- Task:
Retrieve every line of the data holding the word "setup".

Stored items

__________

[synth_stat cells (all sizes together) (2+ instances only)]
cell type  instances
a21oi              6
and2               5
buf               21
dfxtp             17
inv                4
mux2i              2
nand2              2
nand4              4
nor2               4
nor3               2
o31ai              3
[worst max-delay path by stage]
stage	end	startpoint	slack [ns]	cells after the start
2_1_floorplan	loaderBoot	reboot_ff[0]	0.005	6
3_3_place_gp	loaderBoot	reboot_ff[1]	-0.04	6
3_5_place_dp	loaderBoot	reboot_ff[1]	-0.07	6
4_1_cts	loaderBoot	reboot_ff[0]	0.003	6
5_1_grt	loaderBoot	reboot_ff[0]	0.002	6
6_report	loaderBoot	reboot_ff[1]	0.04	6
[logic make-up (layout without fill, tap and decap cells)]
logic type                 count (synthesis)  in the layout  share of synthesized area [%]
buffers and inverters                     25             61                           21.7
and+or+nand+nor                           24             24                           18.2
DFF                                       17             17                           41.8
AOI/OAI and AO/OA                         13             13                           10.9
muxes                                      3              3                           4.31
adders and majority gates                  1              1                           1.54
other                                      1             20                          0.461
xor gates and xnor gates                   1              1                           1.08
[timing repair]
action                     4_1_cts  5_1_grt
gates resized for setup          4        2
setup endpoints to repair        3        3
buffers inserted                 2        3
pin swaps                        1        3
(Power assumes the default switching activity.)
[src/shared/cas_regs.svh]
// Constants for the address, stack and branch core: opcodes, reset values, layout
`ifndef CAS_REGS_SVH
`define CAS_REGS_SVH

// Reset values
`define CAS_PC_RESET        16'h0000
`define CAS_SP_RESET        8'hff
`define CAS_STATUS_RESET    8'h00

// Page numbers that pin the upper address byte
`define CAS_ZERO_PAGE       8'h00
`define CAS_STACK_PAGE      8'h01

// Status register field position
`define CAS_ZERO_BIT        1

// Opcodes of load_accumulator
`define CAS_OP_LOAD_IMM     8'ha9
`define CAS_OP_LOAD_ZP      8'ha1
`define CAS_OP_LOAD_ABS     8'had
`define CAS_OP_LOAD_ABSX    8'ha2
`define CAS_OP_LOAD_ABSY    8'ha3
`define CAS_OP_LOAD_INDY    8'ha4
`define CAS_OP_LOAD_XIND    8'ha6
// Opcodes of store_accumulator
`define CAS_OP_STORE_ZP     8'h81
`define CAS_OP_STORE_ABS    8'h8d
`define CAS_OP_STORE_ABSX   8'h82
`define CAS_OP_STORE_ABSY   8'h83
`define CAS_OP_STORE_INDY   8'h84
`define CAS_OP_STORE_XIND   8'h86
// Index loads, immediate only
`define CAS_OP_LOAD_X_IMM   8'hc1
`define CAS_OP_LOAD_Y_IMM   8'hc2
// Implied stack instructions
`define CAS_OP_PUSH_ACC     8'h40
`define CAS_OP_PULL_ACC     8'h41
`define CAS_OP_PUSH_STATUS  8'h42
`define CAS_OP_PULL_STATUS  8'h43
// Conditional branches
`define CAS_OP_BR_ZERO      8'h50
`define CAS_OP_BR_NONZERO   8'h51

`endif

[src/shared/cas_pkg.sv]
// Types and opcode decoding shared by the address, stack and branch core
`include "cas_regs.svh"

package cas_pkg;

   // Instruction classes
   typedef enum logic [2:0] {
      CAS_K_NOP, CAS_K_LOAD, CAS_K_STORE, CAS_K_PUSH, CAS_K_PULL, CAS_K_BRANCH
   } cas_kind_t;

   // Addressing modes
   typedef enum logic [2:0] {
      CAS_M_IMP, CAS_M_IMM, CAS_M_ZP, CAS_M_ABS, CAS_M_ABSX, CAS_M_ABSY, CAS_M_INDY, CAS_M_XIND
   } cas_mode_t;

   // Register that an instruction reads or fills
   typedef enum logic [1:0] {CAS_R_A, CAS_R_X, CAS_R_Y, CAS_R_P} cas_reg_sel_t;

   // One decoded instruction
   typedef struct packed {
      cas_kind_t    kind;
      cas_mode_t    mode;
      cas_reg_sel_t sel;
      logic         br_on_set;
   } cas_instr_t;

   // Sequencer states, one-hot
   typedef enum logic [7:0] {
      CAS_S_FETCH  = 8'h01,
      CAS_S_IMM    = 8'h02,
      CAS_S_OPLO   = 8'h04,
      CAS_S_OPHI   = 8'h08,
      CAS_S_PTRLO  = 8'h10,
      CAS_S_PTRHI  = 8'h20,
      CAS_S_EXEC   = 8'h40,
      CAS_S_STACK  = 8'h80
   } cas_state_t;

   // Opcode byte to decoded form; anything unknown is a one-byte no-op
   function automatic cas_instr_t cas_decode(input logic [7:0] opc);
      cas_instr_t d;
      d = '{kind: CAS_K_NOP, mode: CAS_M_IMP, sel: CAS_R_A, br_on_set: 1'b0};
      case (opc)
         `CAS_OP_LOAD_IMM:    d = '{CAS_K_LOAD,   CAS_M_IMM,  CAS_R_A, 1'b0};
         `CAS_OP_LOAD_ZP:     d = '{CAS_K_LOAD,   CAS_M_ZP,   CAS_R_A, 1'b0};
         `CAS_OP_LOAD_ABS:    d = '{CAS_K_LOAD,   CAS_M_ABS,  CAS_R_A, 1'b0};
         `CAS_OP_LOAD_ABSX:   d = '{CAS_K_LOAD,   CAS_M_ABSX, CAS_R_A, 1'b0};
         `CAS_OP_LOAD_ABSY:   d = '{CAS_K_LOAD,   CAS_M_ABSY, CAS_R_A, 1'b0};
         `CAS_OP_LOAD_INDY:   d = '{CAS_K_LOAD,   CAS_M_INDY, CAS_R_A, 1'b0};
         `CAS_OP_LOAD_XIND:   d = '{CAS_K_LOAD,   CAS_M_XIND, CAS_R_A, 1'b0};
         `CAS_OP_STORE_ZP:    d = '{CAS_K_STORE,  CAS_M_ZP,   CAS_R_A, 1'b0};
         `CAS_OP_STORE_ABS:   d = '{CAS_K_STORE,  CAS_M_ABS,  CAS_R_A, 1'b0};
         `CAS_OP_STORE_ABSX:  d = '{CAS_K_STORE,  CAS_M_ABSX, CAS_R_A, 1'b0};
         `CAS_OP_STORE_ABSY:  d = '{CAS_K_STORE,  CAS_M_ABSY, CAS_R_A, 1'b0};
         `CAS_OP_STORE_INDY:  d = '{CAS_K_STORE,  CAS_M_INDY, CAS_R_A, 1'b0};
         `CAS_OP_STORE_XIND:  d = '{CAS_K_STORE,  CAS_M_XIND, CAS_R_A, 1'b0};
         `CAS_OP_LOAD_X_IMM:  d = '{CAS_K_LOAD,   CAS_M_IMM,  CAS_R_X, 1'b0};
         `CAS_OP_LOAD_Y_IMM:  d = '{CAS_K_LOAD,   CAS_M_IMM,  CAS_R_Y, 1'b0};
         `CAS_OP_PUSH_ACC:    d = '{CAS_K_PUSH,   CAS_M_IMP,  CAS_R_A, 1'b0};
         `CAS_OP_PULL_ACC:    d = '{CAS_K_PULL,   CAS_M_IMP,  CAS_R_A, 1'b0};
         `CAS_OP_PUSH_STATUS: d = '{CAS_K_PUSH,   CAS_M_IMP,  CAS_R_P, 1'b0};
         `CAS_OP_PULL_STATUS: d = '{CAS_K_PULL,   CAS_M_IMP,  CAS_R_P, 1'b0};
         `CAS_OP_BR_ZERO:     d = '{CAS_K_BRANCH, CAS_M_IMM,  CAS_R_P, 1'b1};
         `CAS_OP_BR_NONZERO:  d = '{CAS_K_BRANCH, CAS_M_IMM,  CAS_R_P, 1'b0};
         default:             d = '{CAS_K_NOP,    CAS_M_IMP,  CAS_R_A, 1'b0};
      endcase
      return d;
   endfunction

endpackage
File: src/irq_ctrl_pkg.sv
// Constants and types for the two-level vectored interrupt controller
// How it works
// RULE1: Source events set pending flags regardless of enables
// RULE2: Any flag of a source requests
// RULE3: Request needs flag, source enable, global enable
// RULE4: Disabled flags leave program flow untouched
// RULE5: Call to vector after current instruction ends
// RULE6: Routines end with return from interrupt
// RULE7: Only external and basic timer flags auto-clear
// RULE8: Flag still set after return re-requests
// RULE9: Global enable bit seven masks everything
// RULE10: Flags set while masked stay pending
// RULE11: Software flag set acts like hardware event
// RULE12: High preempts low; nothing preempts high
// RULE13: Preempted low routine resumes after high returns
// RULE14: Higher level wins, then lowest order
// RULE15: Vectors 0x0003 plus eight per order step
// RULE16: Requests sampled and decoded every cycle
// RULE17: Minimum response is seven clocks
// RULE18: One instruction after return before next call
// RULE19: Worst case response is nineteen clocks
// RULE20: Equal or lower waits for return plus instruction
// RULE21: Main enable register resets to zero
// RULE22: Track in-service levels, clear highest on return
// RULE23: Hold vector and call until acknowledged
package irq_ctrl_pkg;
    // ==========================================================
    // Sizes and positions
    localparam int NUM_SRC = 17;
    localparam int FLAGS_PER_SRC = 4;
    localparam int VEC_W = 16;
    localparam int GLOBAL_EN_BIT = 7;
    localparam logic [7:0] IE_RESET = 8'h00;
    localparam logic [7:0] IE_SFR_ADDR = 8'ha8;
    localparam logic [VEC_W-1:0] VEC_BASE = 16'h0003;
    localparam logic [VEC_W-1:0] VEC_STEP = 16'h0008;
    localparam logic [VEC_W-1:0] RESET_VEC = 16'h0000;
    // Sources whose flags clear in hardware on vector entry
    localparam logic [NUM_SRC-1:0] AUTO_CLR = 17'h0000f;
    // Latency figures in system clocks
    localparam int DETECT_CLKS = 1;
    localparam int CALL_CLKS = 5;
    localparam int MIN_RESP_CLKS = 7;
    localparam int MAX_RESP_CLKS = 19;

    typedef enum logic [1:0] {ST_IDLE, ST_CALL, ST_AFTER_RET} seq_state_t;

    typedef struct packed {
        logic valid;
        logic high;
        logic [4:0] order;
    } winner_t;
endpackage
--- src/rtl/osr_defines.svh ---
`ifndef OSR_DEFINES_SVH
`define OSR_DEFINES_SVH

`define OSR_ADDR_MODE 12'h214
`define OSR_ADDR_PSEL 12'h215
`define OSR_ADDR_SYNC 12'h219
`define OSR_ADDR_STAT 12'h21A
`define OSR_ADDR_SPIN 12'h297

// Frequency banks: 16 bytes each, page is addr[11:4]
`define OSR_FREQ_A_PAGE 8'h22
`define OSR_FREQ_B_PAGE 8'h23
// Phase banks: 8 bytes each, page is addr[11:3]
`define OSR_PHASE_A_PAGE 9'h048
`define OSR_PHASE_B_PAGE 9'h049

`define OSR_SYNC_RST 8'h02
`define OSR_SYNC_ILA_BIT 1
`define OSR_SYNC_ARM_BIT 0
`define OSR_MODE_RST 8'h00
`define OSR_PSEL_RST 8'h00
`define OSR_PSEL_A_LSB 0
`define OSR_PSEL_B_LSB 2
`define OSR_FREQ_RST 32'hC000_0000
`define OSR_PHASE_RST 16'h0000
`define OSR_PHASE_PAD 16'h0000

`define OSR_MODE_PSEL_REG 2'h0
`define OSR_MODE_PINS_EACH 2'h1
`define OSR_MODE_PINS_A 2'h2

// Arbitrary value, not tied to any product
`define OSR_REV_ID_DEFAULT 8'h03

`endif

--- src/rtl/osr_pkg.sv ---
package osr_pkg;

  typedef logic [11:0] osr_addr_t;
  typedef logic [7:0] osr_byte_t;
  typedef logic [31:0] osr_word_t;
  typedef logic [15:0] osr_half_t;
  typedef logic [1:0] osr_sel_t;

  typedef enum logic
  {
    OSR_ARM_IDLE = 1'b0,
    OSR_ARM_WAIT = 1'b1
  } osr_arm_e;

endpackage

__________

- Result of this exercise:
gates resized for setup          4        2
setup endpoints to repair        3        3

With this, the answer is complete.